Essa pintura não aceita uma leitura dicotômica, dualista ou idealista. Seus elementos
constitutivos não permitem a classificação apressada, transmutando-se sempre que
tentamos aprisioná-los em estereótipos. São os cães que saltam aos olhos ou recuam,
que revelam ou escondem. É a flor que sobe e o pássaro que desce. São os olhares
que encaram sem permitir classificar seu sentido. É o sol que não ilumina e a flor que
o faz. É o animal e a planta que se metamorfoseiam ao ultrapassar fronteiras. Assim,
são muitos os elementos que indicam uma ambivalência de sentidos e dessa forma
nos lançam numa atmosfera de incerteza e indefinição.

Daí serem tão frequentes o estranhamento e a inquietude vivenciados pelas pessoas


que olham para essa obra.

Estranhamento é uma palavra com etimologia muito precisa: remete ao estrangeiro,


àquele que é de fora, que não pertence à família. Estranhamento é a atitude primeira
de muitas pessoas quando estão diante desse quadro. Julgo que essa atitude revela a
dificuldade que temos com aquilo que em nós consideramos como feio, errado ou
mau, e que o quadro parece de alguma forma nos querer lembrar disso.

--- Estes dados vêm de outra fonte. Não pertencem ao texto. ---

File: config.mk
export PLATFORM = sky130hd
export DESIGN_NAME = sata_device_phy_layer_flat
export DESIGN_NICKNAME = d
export VERILOG_FILES = /design/src/rtl/sata_device_phy_layer_if.sv /design/src/rtl/sata_device_phy_layer.sv /design/src/flat_wrapper.sv
export SDC_FILE = /design/constraint.sdc
export NUM_CORES = 1
export LEC_CHECK = 0
export CAP_MARGIN = 20
export CORE_MARGIN = 1.5
export CORE_UTILIZATION = 36
export CTS_CLUSTER_DIAMETER = 120
export DETAILED_ROUTE_END_ITERATION = 6
export MAX_ROUTING_LAYER = met4
export PLACE_DENSITY_LB_ADDON = 0.3
export SLEW_MARGIN = 20
export SYNTH_ARGS = -nofsm -noshare
export SYNTH_HDL_FRONTEND = slang
export SYNTH_SLANG_ARGS = --single-unit
File: constraint.sdc
create_clock -name clk -period 2.5 [get_ports clk]
set_clock_uncertainty 0.05 [all_clocks]
set_input_delay 0.5 -clock clk [delete_from_list [all_inputs] [get_ports clk]]
set_output_delay 0.5 -clock clk [all_outputs]
set_load 0.02 [all_outputs]
File: src/rtl/sata_device_phy_layer_if.sv
// Bundle of the device phy's link-layer and transceiver-side signals.
// The phy uses the slave view; the driving side (link layer, transceiver
// wrapper, or a bench) uses the master view.
interface sata_device_phy_layer_if;
    logic        platform_ready;
    logic        platform_error;
    logic        linkup;
    logic [31:0] link_tx_dout;
    logic        link_tx_isk;
    logic [31:0] tx_dout;
    logic        tx_isk;
    logic        tx_comm_init;
    logic        tx_comm_wake;
    logic        tx_elec_idle;
    logic        tx_oob_complete;
    logic [31:0] rx_din;
    logic [3:0]  rx_isk;
    logic        rx_elec_idle;
    logic        comm_reset_detect;
    logic        comm_wake_detect;
    logic        phy_ready;
    logic        phy_error;
    logic [3:0]  lax_state;

    modport slave (
        input  platform_ready, link_tx_dout, link_tx_isk, tx_oob_complete,
               rx_din, rx_isk, rx_elec_idle, comm_reset_detect,
               comm_wake_detect, phy_error,
        output platform_error, linkup, tx_dout, tx_isk, tx_comm_init,
               tx_comm_wake, tx_elec_idle, phy_ready, lax_state
    );

    modport master (
        output platform_ready, link_tx_dout, link_tx_isk, tx_oob_complete,
               rx_din, rx_isk, rx_elec_idle, comm_reset_detect,
               comm_wake_detect, phy_error,
        input  platform_error, linkup, tx_dout, tx_isk, tx_comm_init,
               tx_comm_wake, tx_elec_idle, phy_ready, lax_state
    );
endinterface

File: src/rtl/sata_device_phy_layer.sv
// Device-side SATA phy: answers the host OOB handshake, runs the
// ALIGN/SYNC negotiation, then muxes link-layer dwords onto the
// transceiver with an ALIGN pair inserted after every 256 link dwords.
module sata_device_phy_layer #(
    parameter logic [15:0] TIMEOUT = 16'd32768
) (
    input  logic                   clk,
    input  logic                   rst,
    sata_device_phy_layer_if.slave bus
);
    localparam logic [31:0] PRIM_ALIGN = 32'h7B4A4ABC;
    localparam logic [31:0] PRIM_SYNC  = 32'hB5B5957C;

    typedef enum logic [3:0] {
        IDLE         = 4'd0,
        SEND_COMINIT = 4'd1,
        WAIT_COMWAKE = 4'd2,
        SEND_COMWAKE = 4'd3,
        SEND_ALIGN   = 4'd4,
        SEND_SYNC    = 4'd5,
        READY        = 4'd6,
        INS_ALIGN0   = 4'd7,
        INS_ALIGN1   = 4'd8
    } state_t;

    state_t      state_q, state_d;
    logic [1:0]  align_run_q, align_run_d;
    logic [1:0]  sync_run_q, sync_run_d;
    logic [7:0]  align_count_q, align_count_d;
    logic [15:0] timer_q, timer_d;
    logic        platform_error_q, platform_error_d;

    logic        rx_prim, rx_align, timing_state, timed_out, in_link;
    logic [31:0] tx_dout_c;
    logic        tx_isk_c, tx_comm_init_c, tx_comm_wake_c, tx_elec_idle_c;
    logic        phy_ready_c, linkup_c;
    logic        unused_inputs;

    // A decode/disparity error disqualifies the dword as a primitive.
    assign rx_prim       = bus.rx_isk[0] && !bus.phy_error;
    assign rx_align      = rx_prim && (bus.rx_din == PRIM_ALIGN);
    assign unused_inputs = ^{bus.rx_elec_idle, bus.rx_isk[3:1]};

    // State, run counters, ALIGN spacing counter, timeout timer, error flag.
    always_ff @(posedge clk) begin
        if (rst) begin
            state_q          <= IDLE;
            align_run_q      <= 2'd0;
            sync_run_q       <= 2'd0;
            align_count_q    <= 8'd0;
            timer_q          <= 16'd0;
            platform_error_q <= 1'b0;
        end else begin
            state_q          <= state_d;
            align_run_q      <= align_run_d;
            sync_run_q       <= sync_run_d;
            align_count_q    <= align_count_d;
            timer_q          <= timer_d;
            platform_error_q <= platform_error_d;
        end
    end

    // Next state: normal sequencing first, then timeout, host COMRESET
    // and loss of platform lock override it in rising priority.
    always_comb begin
        state_d          = state_q;
        align_run_d      = 2'd0;
        sync_run_d       = 2'd0;
        align_count_d    = align_count_q;
        timer_d          = 16'd0;
        platform_error_d = platform_error_q;
        timing_state     = (state_q == WAIT_COMWAKE) || (state_q == SEND_ALIGN) ||
                           (state_q == SEND_SYNC);
        timed_out        = timing_state && (timer_q == TIMEOUT - 16'd1);
        in_link          = (state_q == READY) || (state_q == INS_ALIGN0) ||
                           (state_q == INS_ALIGN1);

        case (state_q)
            IDLE:         if (bus.comm_reset_detect) state_d = SEND_COMINIT;
            SEND_COMINIT: begin
                platform_error_d = 1'b0;
                if (bus.tx_oob_complete) state_d = WAIT_COMWAKE;
            end
            WAIT_COMWAKE: if (bus.comm_wake_detect) state_d = SEND_COMWAKE;
            SEND_COMWAKE: if (bus.tx_oob_complete) state_d = SEND_ALIGN;
            SEND_ALIGN:   if (rx_align && align_run_q == 2'd2) state_d = SEND_SYNC;
            SEND_SYNC: begin
                if (rx_prim && !rx_align && sync_run_q == 2'd2) begin
                    state_d       = READY;
                    align_count_d = 8'd0;
                end
            end
            READY: begin
                align_count_d = align_count_q + 8'd1;
                if (align_count_q == 8'd255) state_d = INS_ALIGN0;
            end
            INS_ALIGN0:   state_d = INS_ALIGN1;
            INS_ALIGN1:   state_d = READY;
            default:      state_d = IDLE;
        endcase

        if (in_link && bus.phy_error) platform_error_d = 1'b1;

        if (!bus.platform_ready) begin
            state_d = IDLE;
        end else if (bus.comm_reset_detect) begin
            state_d = SEND_COMINIT;
        end else if (timed_out) begin
            state_d          = IDLE;
            platform_error_d = 1'b1;
        end

        // Run counters and timer only live while the state is held.
        if (state_d == state_q) begin
            if (state_q == SEND_ALIGN && rx_align)
                align_run_d = (align_run_q == 2'd3) ? 2'd3 : align_run_q + 2'd1;
            if (state_q == SEND_SYNC) begin
                if (rx_align)
                    sync_run_d = sync_run_q;
                else if (rx_prim)
                    sync_run_d = (sync_run_q == 2'd3) ? 2'd3 : sync_run_q + 2'd1;
            end
            if (timing_state) timer_d = timer_q + 16'd1;
        end
    end

    // Output decode from the current state (plus the link-data mux).
    always_comb begin
        tx_dout_c      = 32'd0;
        tx_isk_c       = 1'b0;
        tx_comm_init_c = 1'b0;
        tx_comm_wake_c = 1'b0;
        tx_elec_idle_c = 1'b0;
        phy_ready_c    = 1'b0;
        linkup_c       = 1'b0;
        case (state_q)
            IDLE, WAIT_COMWAKE: tx_elec_idle_c = 1'b1;
            SEND_COMINIT: begin
                tx_comm_init_c = 1'b1;
                tx_elec_idle_c = 1'b1;
            end
            SEND_COMWAKE: begin
                tx_comm_wake_c = 1'b1;
                tx_elec_idle_c = 1'b1;
            end
            SEND_ALIGN: begin
                tx_dout_c = PRIM_ALIGN;
                tx_isk_c  = 1'b1;
            end
            SEND_SYNC: begin
                tx_dout_c = PRIM_SYNC;
                tx_isk_c  = 1'b1;
            end
            READY: begin
                tx_dout_c   = bus.link_tx_dout;
                tx_isk_c    = bus.link_tx_isk;
                phy_ready_c = 1'b1;
                linkup_c    = 1'b1;
            end
            INS_ALIGN0, INS_ALIGN1: begin
                tx_dout_c = PRIM_ALIGN;
                tx_isk_c  = 1'b1;
                linkup_c  = 1'b1;
            end
            default: ;
        endcase
    end

    assign bus.tx_dout        = tx_dout_c;
    assign bus.tx_isk         = tx_isk_c;
    assign bus.tx_comm_init   = tx_comm_init_c;
    assign bus.tx_comm_wake   = tx_comm_wake_c;
    assign bus.tx_elec_idle   = tx_elec_idle_c;
    assign bus.phy_ready      = phy_ready_c;
    assign bus.linkup         = linkup_c;
    assign bus.platform_error = platform_error_q;
    assign bus.lax_state      = state_q;
endmodule

File: src/flat_wrapper.sv
// flat-port wrapper written by rule: the top's interface ports become plain ports
module sata_device_phy_layer_flat 
#(
    parameter logic [15:0] TIMEOUT = 16'd32768
)
  (clk, rst, bus_platform_ready, bus_link_tx_dout, bus_link_tx_isk, bus_tx_oob_complete, bus_rx_din, bus_rx_isk, bus_rx_elec_idle, bus_comm_reset_detect, bus_comm_wake_detect, bus_phy_error, bus_platform_error, bus_linkup, bus_tx_dout, bus_tx_isk, bus_tx_comm_init, bus_tx_comm_wake, bus_tx_elec_idle, bus_phy_ready, bus_lax_state);
  sata_device_phy_layer_if bus_i ();
  input  logic clk;
  input  logic rst;
  input wire logic [$bits(bus_i.platform_ready)-1:0] bus_platform_ready;
  input wire logic [$bits(bus_i.link_tx_dout)-1:0] bus_link_tx_dout;
  input wire logic [$bits(bus_i.link_tx_isk)-1:0] bus_link_tx_isk;
  input wire logic [$bits(bus_i.tx_oob_complete)-1:0] bus_tx_oob_complete;
  input wire logic [$bits(bus_i.rx_din)-1:0] bus_rx_din;
  input wire logic [$bits(bus_i.rx_isk)-1:0] bus_rx_isk;
  input wire logic [$bits(bus_i.rx_elec_idle)-1:0] bus_rx_elec_idle;
  input wire logic [$bits(bus_i.comm_reset_detect)-1:0] bus_comm_reset_detect;
  input wire logic [$bits(bus_i.comm_wake_detect)-1:0] bus_comm_wake_detect;
  input wire logic [$bits(bus_i.phy_error)-1:0] bus_phy_error;
  output wire logic [$bits(bus_i.platform_error)-1:0] bus_platform_error;
  output wire logic [$bits(bus_i.linkup)-1:0] bus_linkup;
  output wire logic [$bits(bus_i.tx_dout)-1:0] bus_tx_dout;
  output wire logic [$bits(bus_i.tx_isk)-1:0] bus_tx_isk;
  output wire logic [$bits(bus_i.tx_comm_init)-1:0] bus_tx_comm_init;
  output wire logic [$bits(bus_i.tx_comm_wake)-1:0] bus_tx_comm_wake;
  output wire logic [$bits(bus_i.tx_elec_idle)-1:0] bus_tx_elec_idle;
  output wire logic [$bits(bus_i.phy_ready)-1:0] bus_phy_ready;
  output wire logic [$bits(bus_i.lax_state)-1:0] bus_lax_state;
  assign bus_i.platform_ready = bus_platform_ready;
  assign bus_i.link_tx_dout = bus_link_tx_dout;
  assign bus_i.link_tx_isk = bus_link_tx_isk;
  assign bus_i.tx_oob_complete = bus_tx_oob_complete;
  assign bus_i.rx_din = bus_rx_din;
  assign bus_i.rx_isk = bus_rx_isk;
  assign bus_i.rx_elec_idle = bus_rx_elec_idle;
  assign bus_i.comm_reset_detect = bus_comm_reset_detect;
  assign bus_i.comm_wake_detect = bus_comm_wake_detect;
  assign bus_i.phy_error = bus_phy_error;
  assign bus_platform_error = bus_i.platform_error;
  assign bus_linkup = bus_i.linkup;
  assign bus_tx_dout = bus_i.tx_dout;
  assign bus_tx_isk = bus_i.tx_isk;
  assign bus_tx_comm_init = bus_i.tx_comm_init;
  assign bus_tx_comm_wake = bus_i.tx_comm_wake;
  assign bus_tx_elec_idle = bus_i.tx_elec_idle;
  assign bus_phy_ready = bus_i.phy_ready;
  assign bus_lax_state = bus_i.lax_state;
  sata_device_phy_layer #(.TIMEOUT(TIMEOUT)) u_core (.clk(clk), .rst(rst), .bus(bus_i));
endmodule
==> impl_results.md <==
* Clock Path Buffers at 2
* Critical Path Start: bus_rx_din[31]
* DR vias at 2,912
* Reg-to-reg endpoint: u_core.timer_q[15]$_SDFF_PP0_
* Placement Setup Slack at -0.775 ns
* # fillers at 475
* Synth Area in Compound Gates at 27.2%
* Gate power share at 20.5%
* Crit path kind: primary input to flop
* Number of synthesized flops with an enable pin at 0
* Sequential power share at 45.1%
* Initial antenna violation count at 0
* Largest family of logic cells by synthesized area: simple AND/OR/NAND/NOR gates
* CTS Buf Count at 5
* CP max FO at 5
* GR Util All Layers at 23.8%
* Post-layout net count at 524
* CP Cell Sequence: buf_6, nand4b_1, or4b_4, or3_4, o41ai_4, buf_4, buf_12, o21ai_4, a2111oi_4
* Die Y at 83.0 um
* DR iter-0 viols at 145
* Largest net degree at the start of global routing at 23
* CTS H-tree depth at 2
* Total I/O pin count at between 100 and 150
* Synth Area in Adders at around 1.1%
* Post-layout util at 69.4%
* FF-to-FF Start: u_core.timer_q[0]$_SDFF_PP0_
* Post-synthesis cell count at 292
* Hold WC Path Type: flop to flop
* Core area at 6060 sq um
* Fin area at about 4200 sq um
* Number of global-route vias before repair at 2,868
* Clk_lat worst skew at around 0.29 ns
* Critical Path Stages at 9
* Area contributors post-synth: dfxtp_1 29%, nor2_1 6.0%, nand2_1 5.5%, a21o_1 5.2%, xor2_1 3.8%
* Fin crit share at 100%
* First-pass GRT wire length at 13.2 mm
* Worst EP required at roughly 2.7 ns
* Die Area at 6890 sq um
* Cell count after placement at around 500
* Syn Std Cell Area at approximately 2300 sq um
* Core Rows at 28
* RSZ-0062 raised after global routing: true
* CTS Root Cell: clkbuf_8
* Slowest Stage Delay on Critical Path at between 0.4 and 0.5 ns
* Dpl cell area at 3770 sq um
* GPL Wtd Cong at between 0.8 and 0.9
* Final Non-Filler Cells at 521
* FF-to-FF path depth at 10
* Worst slew pin tran at 0.460 ns
* Port bufs at approximately 120
* Multiplexer area fraction after synthesis at 0.434%
* Buf/Inv on CP at 3
* Layout area overhead at 82.5%
* Unique masters post-synth at 58
* Delay-heaviest family, CP: simple AND/OR/NAND/NOR gates
* Lkg Pwr at 1.87 nW
* DIE WIDTH at 83.0 um
* Synth top area share at around 29%
* Synth Warn # at 0
* Register Area at about 660 sq um
* Dominant synthesized flop cell: dfxtp_1
* Simple-gate share of the synthesized area at 33.1%
* Post-synthesis xor/xnor area fraction at 5.32%
* Multi-input logic area at 1880 sq um
* CP Capture Type: flop
* Gr ovfl total at 0
* Hold Path Cell Cnt at 1
* Startpoint Class: primary input
* Worst Slack Setup Final at -0.0107 ns
* Reg2Reg Setup Slack at ~0.1 ns
* Starting density of the core at 38.0%
* Cell taking the most area after synthesis: dfxtp_1
* Setup crit end: u_core.timer_q[11]$_SDFF_PP0_
* DP Wirelength at 5.75 mm
* Slowest CP cell: or4b_4
* Failing checks: negative setup slack
* Critical path arrival at around 2.7 ns
* Slew headroom at around 69%
* Syn nets at 371
* Ant. Diodes at 0
* Switching Fraction at 26.8%
* Syn avg cell area at 7.90 sq um
* Clock network fraction of total power at 34.4%
* Clock sink total at 33
* Period minus WS final at roughly 2.5 ns
* DRC at 0
* Synth Register Bits at 33
* Wire per inst at 16.3 um
* PD cells at between 200 and 300 nW/um^2
* Layout cells sized above 1 at 26.2%
* Clock transition at the registers of the reported paths at 0.07 ns
* Async SR Flop Fraction at 0%
* Final ANT Viol Nets at 0
* Number of max-cap violations at 0
* Drt first pass iters at 5
* Power Internal at 0.859 mW
* CTS tree: built
* DR vias/cell at 5.59
* Final Hold Vio Count at 0
* Final setup viols at 1
* CTS Hold Bufs at 0
* VDD IR max at 0.227 mV
* Sequential share of the synthesized area at 28.6%
* Status: finished with violations
* Sw power at 0.315 mW
* Fmax at 0.398 GHz
* Final WL at about 8.5 mm
* Slew Limit Fails at 0
## metrics by stage
step                      setup TNS [ns]  hold slack, ns  power, mW
after floorplan                    -2.78           0.387      0.596
after global routing              -0.417           0.439       1.22
after detailed placement          -17.26           0.403      0.747
after global placement            -14.94           0.397      0.742
final                            -0.0107           0.424       1.17
after CTS                        -0.0244           0.418       1.16
## placed cells by master, fill, tap and decap left out, types with 11 or more instances in the layout
cell,count
nand3_1,11
buf_4,37
nand2_1,34
dfxtp_1,32
nor2_1,36
dlygate4sd2_1,46
nor3_1,12
a21o_1,16
clkdlybuf4s50_1,47
## sequential cells by signal, summed over array words and instances, names as in the netlist
register                   count
u_core.align_run_q             2
u_core.timer_q                16
u_core.bus.lax_state           4
u_core.align_count_q           8
u_core.sync_run_q              2
u_core.bus.platform_error      1
## cell usage after synthesis (2+ instances only)
cell type	instances
nor2_1	37
nand2_1	34
dfxtp_1	33
a21o_1	16
clkbuf_1	13
nor3_1	13
nand3_1	12
xor2_1	10
a21oi_1	9
and2_1	9
o21ai_0	9
a2111oi_0	8
nor2b_1	7
a2111oi_2	5
nor4bb_1	5
inv_1	4
nand2b_1	4
nor4_1	4
nor4b_1	4
xnor2_1	4
a311oi_1	3
and3_1	3
nand4_1	3
o31ai_1	3
a211oi_1	2
a31o_2	2
and4_1	2
buf_2	2
ha_1	2
nand4b_1	2
## kinds of logic after synthesis
logic type | count (synthesis)
AO/OA/AOI/OAI | 74
XOR/XNOR | 14
multiplexers | 1
adder cells (fa/ha/maj) | 2
buffers and inverters | 22
flip-flops | 33
AND/OR/NAND/NOR | 146
## power by group through the flow
stage	Clock [mW]	Combinational [mW]	Sequential [mW]
finish	0.404	0.241	0.529
CTS	0.404	0.227	0.529
global placement	0	0.202	0.540
floorplan	0	0.0554	0.540
detailed placement	0	0.207	0.540
global route	0.438	0.255	0.529
## worst reg2reg max path, stage by stage (launching register included)
cell and delay [ns]:
dfxtp_1 0.38, ha_1 0.23, and4_1 0.25, nand4_1 0.11
buf_4 0.18, buf_4 0.14, o311ai_1 0.32, nor3_2 0.08
nor2_1 0.27, buf_6 0.22, a2111oi_2 0.06
## layout make-up
cell class	instances	area share, %
sequential	33	15.7
timing repair buffer	162	35.0
clock buffer	5	1.64
multi-input combinational	239	44.6
inverter	4	0.357
clock inverter	3	0.416
tap	75	2.23
## repair_timing
| action | 4_1_cts | 5_1_grt |
|---|---|---|
| resized for setup | 117 | 45 |
| gates cloned | 3 | 0 |
| pin swaps | 33 | 13 |
| setup buffers | 7 | 2 |
| endpoints found under the setup margin | 64 | 41 |
## how the worst min path moves through the flow
stage | start | to | slack, ns
final | u_core.timer_q[0]$_SDFF_PP0_ | u_core.timer_q[0]$_SDFF_PP0_ | 0.42
after CTS | u_core.timer_q[0]$_SDFF_PP0_ | u_core.timer_q[0]$_SDFF_PP0_ | 0.42
after global routing | u_core.timer_q[0]$_SDFF_PP0_ | u_core.timer_q[0]$_SDFF_PP0_ | 0.44
after global placement | u_core.timer_q[0]$_SDFF_PP0_ | u_core.timer_q[0]$_SDFF_PP0_ | 0.40
after detailed placement | u_core.timer_q[0]$_SDFF_PP0_ | u_core.timer_q[0]$_SDFF_PP0_ | 0.40
after floorplan | u_core.timer_q[0]$_SDFF_PP0_ | u_core.timer_q[0]$_SDFF_PP0_ | 0.39
## routing by layer
metal | track usage, % | up-vias | routed length [um]
met5 | - | - | 0
met4 | 8.94 | 0 | 233
met3 | 4.87 | 24 | 394
met2 | 42.0 | 97 | 4490
met1 | 26.5 | 1399 | 3400
li1 | - | 1392 | -
Power figures use the tool's default switching activity.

Talvez, por isso mesmo, esse quadro traga em si a possibilidade de modificar algo em
nós, modificar algumas formas muito taxativas que temos de olhar para nós mesmos
(e consequentemente para os outros à nossa volta), ou até permitir uma
reconfiguração um pouco mais abrangente dentro de cada um, uma verdadeira
ressimbolização do modo de se ver e do modo de ver a realidade na qual vivemos.

É um quadro que exige coragem. Especialmente a coragem de se refazer, de se


ressimbolizar, de se lançar no espaço da mudança e da transformação.